New concerns are being raised about side effects from the Moderna vaccine against the coronavirus.
Swedish health officials have now decided that a moratorium on giving the Moderna vaccine to anyone under 31 will be extended indefinitely, the U.K. Daily Mail reported. The pause on the Moderna shots had been scheduled to end on Dec. 1.
Finland, Iceland and Denmark have taken similar steps.
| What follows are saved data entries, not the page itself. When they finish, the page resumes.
What follows belongs to an exercise in optimizing a design on an open flow for a short achievable clock period and few clock cycles; a production flow would make more cautious choices.
The RTL was checked by simulation tests, not by an equivalence proof against the original design.

## v6
// msprocessor
module msprocessor(clk,RESET,RUN,MemAddr,MemRData,MemWE,MemWData);
For scale: roughly 1400 cells after synthesis, ~250 flip-flops, ~36 I/O pins, ~15000 sq um of cells after synthesis.
==> module msprocessor, before the edit <==
module msprocessor(clk,RESET,RUN,MemAddr,MemRData,MemWE,MemWData);
input clk, RESET, RUN;
output [7:0] MemAddr;     
input [15:0] MemRData;    
output MemWE;             
output [7:0] MemWData;
reg [7:0] A;         
reg [7:0] pc;        
reg dmode;           
reg st;              
reg [7:0] wd;        
reg halted;
reg Zf, Cf;
reg [7:0] R [0:6];   
reg [7:0] opA;       
reg [7:0] opB;       
reg [7:0] opS;       
reg e_cin;           
reg e_we;            
reg [2:0] e_wreg;
reg e_setf;          
reg e_arith, e_and, e_or, e_xor, e_rol, e_ror, e_shl, e_asr, e_lsr, e_pass;
reg [15:0] cdat [0:3];
reg [5:0] ctag [0:3];
reg [3:0] cv;
reg fill;            
reg [15:0] cw;       
reg chit;            
assign MemAddr = A;
assign MemWData = wd;
assign MemWE = st & RUN;
wire [8:0] e_sum = {1'b0, opA} + {1'b0, opB} + {8'b0, e_cin};
wire [7:0] e_res =
	  ({8{e_arith}} & e_sum[7:0])
	| ({8{e_and}} & (opA & opB))
	| ({8{e_or}}  & (opA | opB))
	| ({8{e_xor}} & (opA ^ opB))
	| ({8{e_rol}} & {opS[6:0], opS[7]})
	| ({8{e_ror}} & {opS[0], opS[7:1]})
	| ({8{e_shl}} & {opS[6:0], 1'b0})
	| ({8{e_asr}} & {opS[7], opS[7:1]})
	| ({8{e_lsr}} & {1'b0, opS[7:1]})
	| ({8{e_pass}} & opB);
wire e_zarith = &(~((opA ^ opB) ^ {opA[6:0] | opB[6:0], e_cin}));
wire e_zlogic = ~|(({8{e_and}} & (opA & opB)) | ({8{e_or}} & (opA | opB)) | ({8{e_xor}} & (opA ^ opB)));
wire Zn = e_setf ? (e_arith ? e_zarith : e_zlogic) : Zf;
wire Cn = e_setf ? (e_arith & e_sum[8]) : Cf;
wire f_go = !dmode || chit;
wire [15:0] I = dmode ? cw : MemRData;
wire f_dp   = I[15:14] == 2'b00;
wire f_mem  = I[15:14] == 2'b01;
wire f_br   = I[15:14] == 2'b10;
wire f_halt = I[15:14] == 2'b11;
wire f_ldr  = f_mem && I[13:12] == 2'b00;
wire f_ldi  = f_mem && I[13:12] == 2'b01;
wire f_str  = f_mem && I[13:12] == 2'b10;
wire [2:0] cond = I[13:11];
wire f_bl   = f_br && cond == 3'b001;
wire f_bx   = f_br && cond == 3'b010;
wire [4:0] op = I[13:9];
wire f_dpv  = f_dp && op <= 5'd10;
wire [7:0] pc1 = pc + 8'd1;
wire [7:0] pc2 = pc + 8'd2;
wire [7:0] w_data = dmode ? MemRData[7:0] : e_res;
wire [2:0] i_n = I[5:3];
wire [2:0] i_m = I[2:0];
wire [2:0] i_d = I[8:6];
wire [2:0] i_x = I[10:8];
wire [7:0] r_n = (i_n == 3'd7) ? pc2 : (e_we && e_wreg == i_n) ? w_data : R[i_n];
wire [7:0] r_m = (i_m == 3'd7) ? pc2 : (e_we && e_wreg == i_m) ? w_data : R[i_m];
wire [7:0] r_d = (i_d == 3'd7) ? pc2 : (e_we && e_wreg == i_d) ? w_data : R[i_d];
wire [7:0] r_x = (i_x == 3'd7) ? pc2 : (e_we && e_wreg == i_x) ? w_data : R[i_x];
reg taken;
always @* begin
	case (cond)
		3'b000: taken = 1'b1;
		3'b001: taken = 1'b1;
		3'b011: taken = Zn;
		3'b100: taken = !Zn;
		3'b101: taken = Cn;
		3'b110: taken = !Cn;
		default: taken = 1'b0;
	endcase
end
wire [7:0] target = pc2 + I[7:0];
wire [7:0] nxt = f_bx ? r_x : (f_br && taken) ? target : pc1;
wire f_sub = op == 5'd1;
wire [1:0] lk = pc1[1:0];
wire lhit = cv[lk] && ctag[lk] == pc1[7:2] && !(dmode && st && A == pc1);
integer i;
always @(posedge clk) begin
	if (RESET) begin
		A <= 8'h00;
		pc <= 8'h00;
		dmode <= 1'b0;
		st <= 1'b0;
		halted <= 1'b0;
		e_we <= 1'b0;
		e_setf <= 1'b0;
		Zf <= 1'b0;
		Cf <= 1'b0;
		fill <= 1'b0;
		cv <= 4'b0000;
		for (i = 0; i < 7; i = i + 1) R[i] <= 8'h00;
	end else if (RUN) begin
		if (e_we) R[e_wreg] <= w_data;
		if (e_setf) begin
			Zf <= Zn;
			Cf <= Cn;
		end
		if (fill) begin
			cdat[pc[1:0]] <= MemRData;
			ctag[pc[1:0]] <= pc[7:2];
			cv[pc[1:0]] <= 1'b1;
		end
		if (dmode && st && ctag[A[1:0]] == A[7:2]) cv[A[1:0]] <= 1'b0;
		e_we <= 1'b0;
		e_setf <= 1'b0;
		dmode <= 1'b0;
		st <= 1'b0;
		fill <= 1'b0;
		if (halted) begin
		end else if (!f_go) begin
			A <= pc;
			fill <= 1'b1;
		end else if (f_halt) begin
			halted <= 1'b1;
		end else if (f_ldr || f_str) begin
			dmode <= 1'b1;
			st <= f_str;
			e_we <= f_ldr && i_d != 3'd7;
			e_wreg <= i_d;
			wd <= r_d;
			A <= r_n;
			pc <= pc1;
			cw <= cdat[lk];
			chit <= lhit;
		end else begin
			e_we <= (f_dpv && i_d != 3'd7) || (f_ldi && i_x != 3'd7) || f_bl;
			e_setf <= f_dp && op <= 5'd4;
			e_wreg <= f_ldi ? i_x : f_bl ? 3'd6 : i_d;
			opA <= r_n;
			opB <= f_ldi ? I[7:0] : f_bl ? pc1 : f_sub ? ~r_m : r_m;
			opS <= r_d;
			e_cin <= f_sub;
			e_arith <= f_dp && (op == 5'd0 || op == 5'd1);
			e_and <= f_dp && op == 5'd2;
			e_or  <= f_dp && op == 5'd3;
			e_xor <= f_dp && op == 5'd4;
			e_rol <= f_dp && op == 5'd6;
			e_ror <= f_dp && op == 5'd7;
			e_shl <= f_dp && op == 5'd8;
			e_asr <= f_dp && op == 5'd9;
			e_lsr <= f_dp && op == 5'd10;
			e_pass <= f_ldi || f_bl;
			A <= nxt;
			pc <= nxt;
		end
	end
end
endmodule
Settings: LEC_CHECK=0, ABC_CLOCK_PERIOD_IN_PS=3000, CAP_MARGIN=20, CORE_MARGIN=2, CORE_UTILIZATION=40, PLACE_DENSITY=0.6, SETUP_SLACK_MARGIN=4.4, SLEW_MARGIN=20; clock period 7.5 ns.
run.sh (not shown) runs the stock make flow with config.mk's settings and CLKGATE_MAP_FILE= SYNTH_SCRIPT=/design/flow/synth_recipe.tcl, a recipe that flattens the netlist after the stock synthesis.
Testbench counts of v6, summed over its fixed seeds: cycles 13,870.
Setup changes, v6 to v7
--- a/flow/design.v
+++ b/flow/design.v
@@ -746,9 +746,10 @@
 reg chit;            
 assign MemAddr = A;
 assign MemWData = wd;
 assign MemWE = st & RUN;
-wire [8:0] e_sum = {1'b0, opA} + {1'b0, opB} + {8'b0, e_cin};
+wire [8:0] e_sum;
+ks_add8 e_add(.a(opA), .b(opB), .cin(e_cin), .s(e_sum[7:0]), .cout(e_sum[8]));
 wire [7:0] e_res =
 	  ({8{e_arith}} & e_sum[7:0])
 	| ({8{e_and}} & (opA & opB))
 	| ({8{e_or}}  & (opA | opB))
@@ -776,10 +777,16 @@
 wire f_bl   = f_br && cond == 3'b001;
 wire f_bx   = f_br && cond == 3'b010;
 wire [4:0] op = I[13:9];
 wire f_dpv  = f_dp && op <= 5'd10;
-wire [7:0] pc1 = pc + 8'd1;
-wire [7:0] pc2 = pc + 8'd2;
+reg [7:0] pc1, pc2;
+integer b;
+always @* begin
+	for (b = 0; b < 8; b = b + 1) begin
+		pc1[b] = pc[b] ^ ((pc & ((8'd1 << b) - 8'd1)) == ((8'd1 << b) - 8'd1));
+		pc2[b] = (b == 0) ? pc[0] : pc[b] ^ ((pc & ((8'd1 << b) - 8'd2)) == ((8'd1 << b) - 8'd2));
+	end
+end
 wire [7:0] w_data = dmode ? MemRData[7:0] : e_res;
 wire [2:0] i_n = I[5:3];
 wire [2:0] i_m = I[2:0];
 wire [2:0] i_d = I[8:6];
@@ -799,9 +806,10 @@
 		3'b110: taken = !Cn;
 		default: taken = 1'b0;
 	endcase
 end
-wire [7:0] target = pc2 + I[7:0];
+wire [7:0] target;
+ks_add8 t_add(.a(pc2), .b(I[7:0]), .cin(1'b0), .s(target), .cout());
 wire [7:0] nxt = f_bx ? r_x : (f_br && taken) ? target : pc1;
 wire f_sub = op == 5'd1;
 wire [1:0] lk = pc1[1:0];
 wire lhit = cv[lk] && ctag[lk] == pc1[7:2] && !(dmode && st && A == pc1);
@@ -876,4 +884,46 @@
 		end
 	end
 end
 endmodule
+module ks_add8(a, b, cin, s, cout);
+input [7:0] a, b;
+input cin;
+output [7:0] s;
+output cout;
+wire [8:0] g0 = {a & b, cin};
+wire [8:0] p0 = {a ^ b, 1'b0};
+wire [8:0] g1, p1, g2, p2, g3, p3, g4;
+genvar j;
+generate
+	for (j = 0; j < 9; j = j + 1) begin : pre
+		if (j >= 1) begin
+			assign g1[j] = g0[j] | (p0[j] & g0[j-1]);
+			assign p1[j] = p0[j] & p0[j-1];
+		end else begin
+			assign g1[j] = g0[j];
+			assign p1[j] = p0[j];
+		end
+		if (j >= 2) begin
+			assign g2[j] = g1[j] | (p1[j] & g1[j-2]);
+			assign p2[j] = p1[j] & p1[j-2];
+		end else begin
+			assign g2[j] = g1[j];
+			assign p2[j] = p1[j];
+		end
+		if (j >= 4) begin
+			assign g3[j] = g2[j] | (p2[j] & g2[j-4]);
+			assign p3[j] = p2[j] & p2[j-4];
+		end else begin
+			assign g3[j] = g2[j];
+			assign p3[j] = p2[j];
+		end
+		if (j >= 8) begin
+			assign g4[j] = g3[j] | (p3[j] & g3[j-8]);
+		end else begin
+			assign g4[j] = g3[j];
+		end
+	end
+endgenerate
+assign s = p0[8:1] ^ g4[7:0];
+assign cout = g4[8];
+endmodule
[summary]
- Taking v6 as the reference, in v7 floorplan die area +about 5%, post-layout instance area +420 sq um, maximum frequency -1.4%, global-route met1 utilization ~0 delta, post-route met1 wirelength +about 5%.
- Vertical die dimension: v7 vs v6 up 2.4%
- Between v7 and v6, the difference in clock-pin transition on the worst setup and hold timing paths is negligible.
- Of the two values seen for capture point of the critical path, MemWE was produced by v7 and A[6]$_SDFFE_PP0P_ by v6.
Testbench counts of v7, summed over its fixed seeds: cycles 13,870.

[port drivers added, routing unchanged]
In the flow no input, the clock included, has a driving cell. The finished layouts below were timed again as built, in two steps.
Step 1: set_driving_cell puts a clkbuf_16 on clk and a buf_2 on each other input, an assumption about the parent block.
Step 2 moves the port delays by t, midway between the first and last clock arrival at a register: inputs arrive t later, outputs are due t later. That takes back most of the time a late clock gives input paths.
a / b / c = ideal ports / drivers / drivers and shift; a / b = the first two.
run	t, ns	slack for setup (ns)	hold WS [ns]	worst setup path at the end	worst register clock-pin slew, ns
v6	0.617	4.114 / 4.112 / 3.531	0.478 / 0.478 / 0.478	input to register	0.07 / 0.07
v7	0.629	4.068 / 4.037 / 3.650	0.471 / 0.471 / 0.471	input to register	0.07 / 0.07
After both steps setup and hold are still met in every run listed. The setup slack of v6, which loses most, moves by -0.002 ns with the drivers and by -0.583 ns with both steps.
Norway is encouraging men under 30 not to get the Moderna shot, but is not mandating it.
For months, the Moderna vaccine has been under scrutiny because of data that shows young men who receive it are at increased risk for myocarditis, an inflammation of the heart muscle, and pericarditis, an inflammation of the sac around the heart.
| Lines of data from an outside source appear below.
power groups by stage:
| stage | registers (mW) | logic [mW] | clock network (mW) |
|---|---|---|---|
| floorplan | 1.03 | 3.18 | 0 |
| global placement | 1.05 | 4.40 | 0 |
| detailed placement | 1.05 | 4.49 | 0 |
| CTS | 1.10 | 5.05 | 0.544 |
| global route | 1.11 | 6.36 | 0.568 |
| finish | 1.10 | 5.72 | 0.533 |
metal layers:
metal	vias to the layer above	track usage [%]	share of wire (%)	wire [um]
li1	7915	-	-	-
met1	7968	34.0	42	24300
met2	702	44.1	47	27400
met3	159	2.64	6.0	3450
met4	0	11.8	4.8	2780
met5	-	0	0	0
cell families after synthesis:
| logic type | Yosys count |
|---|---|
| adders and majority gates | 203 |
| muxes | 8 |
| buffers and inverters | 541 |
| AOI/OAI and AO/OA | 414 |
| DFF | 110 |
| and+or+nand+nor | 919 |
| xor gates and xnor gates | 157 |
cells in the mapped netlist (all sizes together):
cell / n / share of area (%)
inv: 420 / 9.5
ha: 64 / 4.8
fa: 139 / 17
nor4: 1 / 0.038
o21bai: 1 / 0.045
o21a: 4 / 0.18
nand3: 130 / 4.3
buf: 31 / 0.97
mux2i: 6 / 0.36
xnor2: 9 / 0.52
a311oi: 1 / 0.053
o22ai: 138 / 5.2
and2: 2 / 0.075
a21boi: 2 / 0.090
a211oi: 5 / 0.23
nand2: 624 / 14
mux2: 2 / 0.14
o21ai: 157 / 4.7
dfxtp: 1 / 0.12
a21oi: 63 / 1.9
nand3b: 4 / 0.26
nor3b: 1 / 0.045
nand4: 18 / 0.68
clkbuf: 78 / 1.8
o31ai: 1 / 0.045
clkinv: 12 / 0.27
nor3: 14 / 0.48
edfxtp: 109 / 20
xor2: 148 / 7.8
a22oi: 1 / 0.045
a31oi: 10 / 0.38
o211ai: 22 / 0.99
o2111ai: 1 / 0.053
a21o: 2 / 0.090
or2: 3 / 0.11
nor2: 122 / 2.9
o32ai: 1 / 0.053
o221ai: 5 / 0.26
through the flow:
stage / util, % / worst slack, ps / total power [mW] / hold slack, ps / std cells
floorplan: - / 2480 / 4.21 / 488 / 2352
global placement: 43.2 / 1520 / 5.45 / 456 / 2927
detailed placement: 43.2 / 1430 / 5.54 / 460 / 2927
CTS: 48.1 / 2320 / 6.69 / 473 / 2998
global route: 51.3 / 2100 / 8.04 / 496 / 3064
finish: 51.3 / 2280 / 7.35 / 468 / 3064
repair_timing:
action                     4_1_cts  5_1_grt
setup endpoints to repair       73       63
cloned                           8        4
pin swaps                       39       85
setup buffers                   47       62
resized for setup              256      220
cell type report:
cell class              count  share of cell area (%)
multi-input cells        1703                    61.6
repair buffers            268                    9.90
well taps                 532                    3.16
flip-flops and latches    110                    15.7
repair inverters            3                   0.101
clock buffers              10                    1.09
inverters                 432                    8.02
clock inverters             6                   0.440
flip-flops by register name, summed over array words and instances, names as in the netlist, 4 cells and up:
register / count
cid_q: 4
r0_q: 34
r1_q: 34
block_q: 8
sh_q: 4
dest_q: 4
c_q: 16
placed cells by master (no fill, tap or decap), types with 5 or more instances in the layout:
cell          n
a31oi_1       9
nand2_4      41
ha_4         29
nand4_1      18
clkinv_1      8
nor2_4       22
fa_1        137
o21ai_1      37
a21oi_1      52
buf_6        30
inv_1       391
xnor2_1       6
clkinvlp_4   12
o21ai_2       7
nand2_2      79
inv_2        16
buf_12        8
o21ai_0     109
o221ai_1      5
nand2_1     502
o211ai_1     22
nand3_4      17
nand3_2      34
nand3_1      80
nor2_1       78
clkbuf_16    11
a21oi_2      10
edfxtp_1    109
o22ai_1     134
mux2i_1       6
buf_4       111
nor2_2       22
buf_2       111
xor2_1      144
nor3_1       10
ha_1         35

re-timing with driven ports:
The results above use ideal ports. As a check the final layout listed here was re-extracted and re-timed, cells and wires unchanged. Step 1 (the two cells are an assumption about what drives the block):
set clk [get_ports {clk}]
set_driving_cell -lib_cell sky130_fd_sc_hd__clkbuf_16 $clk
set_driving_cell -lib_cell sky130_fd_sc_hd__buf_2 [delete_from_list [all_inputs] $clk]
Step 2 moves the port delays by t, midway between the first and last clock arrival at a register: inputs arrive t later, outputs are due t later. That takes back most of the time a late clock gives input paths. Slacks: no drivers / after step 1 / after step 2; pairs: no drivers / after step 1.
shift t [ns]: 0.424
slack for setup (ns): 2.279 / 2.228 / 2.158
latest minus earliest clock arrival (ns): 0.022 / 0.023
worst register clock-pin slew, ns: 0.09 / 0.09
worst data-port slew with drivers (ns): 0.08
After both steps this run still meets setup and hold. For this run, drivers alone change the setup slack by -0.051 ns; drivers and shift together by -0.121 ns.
The Daily Mail reported that one U.S. study that has not yet been peer-reviewed concluded that “young males under [age] 20 are up to six times more likely to develop myocarditis after contracting COVID-19 than those who have been vaccinated.”
The decision comes as the U.S. Food and Drug Administration is putting Moderna’s plans for a shot aimed at the population from age 12 to 17 on hold due to concerns over risks of the ailments, according to The Wall Street Journal.
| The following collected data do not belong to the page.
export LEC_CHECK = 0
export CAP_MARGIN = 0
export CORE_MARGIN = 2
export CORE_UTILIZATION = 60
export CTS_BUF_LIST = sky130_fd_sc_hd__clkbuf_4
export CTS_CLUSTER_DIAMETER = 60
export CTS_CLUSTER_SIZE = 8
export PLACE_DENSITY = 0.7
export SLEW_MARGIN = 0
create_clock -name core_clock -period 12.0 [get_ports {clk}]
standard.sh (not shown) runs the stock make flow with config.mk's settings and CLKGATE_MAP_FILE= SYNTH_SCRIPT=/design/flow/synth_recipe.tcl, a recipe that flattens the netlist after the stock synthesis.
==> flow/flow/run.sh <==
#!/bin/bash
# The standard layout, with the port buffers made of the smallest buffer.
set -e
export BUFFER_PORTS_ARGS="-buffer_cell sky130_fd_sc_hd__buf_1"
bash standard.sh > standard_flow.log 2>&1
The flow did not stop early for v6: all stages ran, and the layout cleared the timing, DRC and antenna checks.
Dr. Tom Shimabukuro said there is an increased risk of myocarditis and pericarditis with either the Moderna or Pfizer vaccine, in particular after the second dose of the vaccines.
According to the Daily Mail, the data indicated the risk was 13 times greater for those getting the Moderna vaccine than for those who got the Pfizer vaccine.
The FDA had addressed concern about the Pfizer vaccine in its statement giving it full authorization, saying that “the data demonstrate increased risks, particularly within the seven days following the second dose.”